• Task description: Wherever "combinational" appears in a line of the listing, report that line.

Top of Data

File: config.mk
export PLATFORM = sky130hd
export DESIGN_NAME = tohost_monitor
export DESIGN_NICKNAME = d
export VERILOG_FILES = /design/src/rtl/tohost_monitor.sv
export SDC_FILE = /design/constraint.sdc
export NUM_CORES = 1
export LEC_CHECK = 0
export CAP_MARGIN = 20
export CORE_MARGIN = 10
export CORE_UTILIZATION = 42
export CTS_CLUSTER_SIZE = 8
export DETAILED_ROUTE_END_ITERATION = 6
export PLACE_DENSITY_LB_ADDON = 0.3
export SLEW_MARGIN = 10
export SYNTH_ARGS = -nofsm -noshare
export SYNTH_HDL_FRONTEND = slang
export SYNTH_SLANG_ARGS = --single-unit
File: constraint.sdc
create_clock -name clk -period 2.3 [get_ports clk]
set_clock_uncertainty 0.05 [all_clocks]
set_input_delay 0.46 -clock clk [delete_from_list [all_inputs] [get_ports clk]]
set_output_delay 0.46 -clock clk [all_outputs]
set_load 0.005 [all_outputs]
File: src/rtl/tohost_monitor.sv
// Purpose: tohost store responder; decodes riscv-tests pass/fail/test number and runs a watchdog.
// Latency: wr_ack and status outputs are registered, visible one cycle after the store is sampled.
// Backpressure: none; every store is accepted in the cycle it is presented, and wr_ack never stalls.
module tohost_monitor #(
  parameter logic [31:0] TOHOST_ADDR   = 32'h0000_1000,
  parameter int unsigned TIMEOUT_TICKS = 5000,
  parameter int unsigned CNT_W         = 32
) (
  input  logic             clk,
  input  logic             rst,
  input  logic             wr_en,
  input  logic [31:0]      wr_addr,
  input  logic [31:0]      wr_data,
  input  logic [3:0]       wr_be,
  output logic             wr_ack,
  output logic             done,
  output logic             pass,
  output logic             fail,
  output logic             timeout,
  output logic             halt,
  output logic [30:0]      test_num,
  output logic [CNT_W-1:0] cycles
);

  typedef enum logic [1:0] {
    S_RUN,
    S_PASS,
    S_FAIL,
    S_TIMEOUT
  } state_t;

  // Counter value on the last RUN cycle before the watchdog fires.
  localparam logic [CNT_W-1:0] LAST_TICK = CNT_W'(TIMEOUT_TICKS - 1);

  state_t      state_q;
  state_t      state_d;
  logic [30:0] test_num_d;
  logic        hit;
  logic        capture;
  logic        is_pass;
  logic        is_fail;
  logic        expiry;

  // Byte offset within the word does not matter for the hit decision.
  logic unused_addr_lsbs;
  assign unused_addr_lsbs = &{1'b0, wr_addr[1:0]};

  assign hit     = wr_en && (wr_addr[31:2] == TOHOST_ADDR[31:2]);
  // Only full-word stores while still running can decide the outcome.
  assign capture = hit && (state_q == S_RUN) && (wr_be == 4'hF);
  assign is_pass = capture && (wr_data == 32'h1);
  assign is_fail = capture && wr_data[0] && (wr_data != 32'h1);
  assign expiry  = (cycles == LAST_TICK);

  // Next-state decode: a deciding store beats watchdog expiry in the same cycle.
  always_comb begin
    state_d    = state_q;
    test_num_d = test_num;
    if (state_q == S_RUN) begin
      if (is_pass) begin
        state_d = S_PASS;
      end else if (is_fail) begin
        state_d    = S_FAIL;
        test_num_d = wr_data[31:1];
      end else if (expiry) begin
        state_d = S_TIMEOUT;
      end
    end
  end

  // State, captured test number and store acknowledge.
  always_ff @(posedge clk or negedge rst) begin
    if (!rst) begin
      state_q  <= S_RUN;
      test_num <= '0;
      wr_ack   <= 1'b0;
    end else begin
      state_q  <= state_d;
      test_num <= test_num_d;
      wr_ack   <= hit;
    end
  end

  // Cycle counter: runs only in RUN, saturates at all-ones instead of wrapping.
  always_ff @(posedge clk or negedge rst) begin
    if (!rst) begin
      cycles <= '0;
    end else if ((state_q == S_RUN) && (cycles != '1)) begin
      cycles <= cycles + CNT_W'(1);
    end
  end

  assign pass    = (state_q == S_PASS);
  assign fail    = (state_q == S_FAIL);
  assign timeout = (state_q == S_TIMEOUT);
  assign done    = pass | fail | timeout;
  assign halt    = done;

endmodule

==> results.py <==
metrics = {
    "worst_setup_path": {
        "cpPeakStageDelay_ns": 0.52,
        "path_common_cell": "buf_4",
        "worstPathMaxFanout": 2,
        "cp-end-kind": "flip-flop",
        "worst_r2r_startpoint": "cycles[3]",
        "worstPathCellList": "clkdlybuf4s50_1 -> nor4_2 -> nand4_1 -> nor3_2 -> buf_4 -> buf_4 -> buf_4 -> buf_4 -> buf_4 -> buf_4 -> buf_4 -> nor3b_4 -> o31ai_1",
        "rrSetupSlack_ns": 0.27,
        "critPathLaunchType": "input port",
        "crit_slowest_cell": "clkdlybuf4s50_1",
        "path_class": "in2reg",
        "worst_r2r_endpoint": "cycles[18]",
        "reg2reg_depth": 6,
        "cp.required_ns": 2.50,
        "worstPathArrival_ns": 2.48,
    },
    "flow_run": {
        "cap_violations": 0,
    },
    "synthesis": {
        "syn_inst": 249,
        "avgSynthCellArea_um2": 12.7,
        "synth-xor-area-share_pct": 8.06,
        "synthMuxAreaShare_pct": 15.0,
        "synthTopCellsByArea": "dfrtp_1, mux2_4, xnor2_1",
        "postSynthNetCount": 321,
        "synth-simple-area-share_pct": 20.1,
        "synth_top_area_share_pct": 52.4,
        "synth_warnings": 0,
        "ys_types": 33,
        "yosysTopAreaCell": "dfrtp_1",
        "synthAdderAreaFrac_pct": 0.397,
        "syn_area_mm2": 0.00315,
        "synth_compound_area_share_pct": 1.71,
        "ys_seq_area_share_pct": 52.4,
        "synth_top_family_by_area": "simple AND/OR/NAND/NOR gates",
        "ys_seq_elements": 66,
    },
    "timing": {
        "period_share_pct": 99.2,
        "period_needed_ns": 2.28,
        "hold_viol": 0,
        "holdWs_ns": 0.0927,
        "worst_slew_pin_slew_ns": 0.666,
        "setup-violations-final": 0,
        "max-slew-margin-rel_pct": 55.6,
        "timing.fmax_ghz": 0.438,
        "maxSlewViolCount": 0,
        "setup_tns_ns": 0,
    },
    "placed_design": {
        "dp_hpwl_um": 7530,
        "placed_cells": 502,
        "portBuffers": 137,
        "gp_congestion": 0.813,
    },
    "clock_tree": {
        "clk_latency_ns": 0.34,
        "cts_tree": "done",
        "clock-sinks": 66,
        "htree_levels": 3,
        "cts_buffer_depth": 2,
        "numCtsBuffers": 9,
        "clockRootBuffer": "clkbuf_8",
        "clkSlewWorstSetupHoldPaths_ns": 0.08,
    },
    "detailed_routing": {
        "ant_nets": 0,
        "drt_iter0_markers": 79,
        "via_per_inst": 5.29,
        "wl_um": 10700,
        "wl_per_cell_um": 20.1,
        "drc": 0,
        "first_pass_iters": 4,
        "vias": 2821,
    },
    "global_route": {
        "grt.total_usage_pct": 18.2,
        "grt_pass1_wl_um": 16500,
        "grt_pass1_vias": 3012,
        "grt_antenna_before_repair": 0,
        "grt_overflow": 0,
        "grt_max_degree": 39,
    },
    "power_and_ir_drop": {
        "power_uw": 2230,
        "ir_drop_mv": 0.359,
        "power_density_mw_per_mm2": 421,
        "p_leak_uw": 0.00243,
    },
    "floorplan": {
        "rows": 31,
        "die_x_um": 107,
        "ioPinCount": 140,
        "fp.dieArea_mm2": 0.0114,
        "initial_utilization_pct": 43.2,
        "core-area_mm2": 0.00729,
        "die_h_um": 107,
    },
    "final_layout": {
        "fillers": 505,
        "instances_no_fill": 533,
        "antenna_cells": 0,
        "seqCellArea_mm2": 0.00165,
        "drive_gt1_share_pct": 23.7,
        "multi_input_area_mm2": 0.00152,
        "nNetsFinal": 501,
        "area_growth_pct": 67.9,
    },
    "hold_path": {
        "hp-class": "in2async",
    },
    "status": {
        "status": "finished clean",
    },
}
==> through the flow <==
step / setup slack [ns] / utilization (%) / cell area (um^2)
2_1_floorplan: 0.182 / - / 3150
3_3_place_gp: -0.418 / 65.8 / 4800
3_5_place_dp: -0.453 / 65.8 / 4800
4_1_cts: 0.00131 / 70.2 / 5120
5_1_grt: -0.0653 / 72.6 / 5300
6_report: 0.0191 / 72.6 / 5300
==> cells in the final DEF (no fill, tap or decap), drive strengths merged, types with 2 or more instances in the layout <==
master,instances
nand3,9
nand2,10
nor4,19
xor2,3
a21oi,2
nand4,22
nor3,4
inv,4
dlygate4sd2,3
clkbuf,11
and3,9
xnor2,26
clkinvlp,2
and2,2
clkinv,4
and4,5
a41oi,2
mux2,32
nor2,13
buf,40
dfrtp,66
nor4b,5
dlymetal6s2s,22
clkdlybuf4s50,110
==> repair_timing <==
action                     CTS  global route
resized for setup           11            35
setup endpoints to repair   31            33
gates cloned                 2             1
pin swaps                    5            12
hold buffers                 0             0
buffers inserted             9             3
hold endpoints to repair     0             0
==> worst max-delay path, delay by kind of cell <==
family | cells | cell delay [ns]
AOI/OAI and AO/OA | 1 | 0.24
buffers and inverters | 8 | 1.37
and+or+nand+nor | 4 | 0.40
==> registers in the layout, indices dropped and copies added, names as in the netlist <==
register and count:
cycles 32, test_num 31, wr_ack 1, state_q 2
==> synth_stat cells (all sizes together) <==
cell type	instances
xnor2	26
nand4b	1
nor3b	1
and3	9
inv	4
nand4	22
buf	6
nor4	19
xor2	3
nor4b	5
clkbuf	2
o31ai	1
nand3	9
a221oi	1
nand4bb	1
and2	2
ha	1
a41oi	2
mux2	32
a21oi	2
nor4bb	1
o211a	1
nand2	10
nor3	4
nor2	13
dfrtp	66
and4	5
==> logic make-up (layout without fill, tap and decap cells) <==
group	count (synthesis)	in the layout
xor gates and xnor gates	29	29
DFF	66	66
muxes	32	32
buffers and inverters	12	197
AOI/OAI and AO/OA	7	7
and+or+nand+nor	102	102
adders and majority gates	1	1
==> final cells by class <==
class | count | area share (%)
Clock inverter | 6 | 0.803
Inverter | 4 | 0.284
Multi-Input combinational cell | 171 | 28.6
Tap cell | 99 | 2.34
Sequential cell | 66 | 31.2
Clock buffer | 10 | 2.60
Timing Repair Buffer | 177 | 34.1
==> where the power goes <==
| group | internal, uW | switching, uW | total, uW |
|---|---|---|---|
| combinational | 117 | 69.1 | 186 |
| sequential | 1160 | 0.0000000129 | 1160 |
| clock | 420 | 466 | 886 |
==> per-layer routing <==
layer  share of wire, %  routed length [um]  global-route usage (%)  up-vias
met5                  0                   0                       0        -
met4                1.3                 142                    5.90        0
met3                8.2                 882                    6.29       17
met2                 49                5300                    30.1      118
met1                 41                4390                    21.7     1394
li1                   -                   -                       -     1292
==> how the worst max path moves through the flow <==
stage                startpoint            to  slack (ns)  depth (start not counted)
floorplan            wr_addr[4]   test_num[0]        0.18                          6
global placement    wr_addr[25]   test_num[2]       -0.42                          7
detailed placement  wr_addr[15]   test_num[4]       -0.45                          7
CTS                 wr_addr[25]  test_num[28]       0.001                          8
global route        wr_addr[25]  test_num[26]       -0.07                          8
finish              wr_addr[25]    state_q[0]        0.02                         13
Note: power is estimated with default switching activity, not from simulation.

Bottom of Data

• Exercise result:
Multi-Input combinational cell | 171 | 28.6
| combinational | 117 | 69.1 | 186 |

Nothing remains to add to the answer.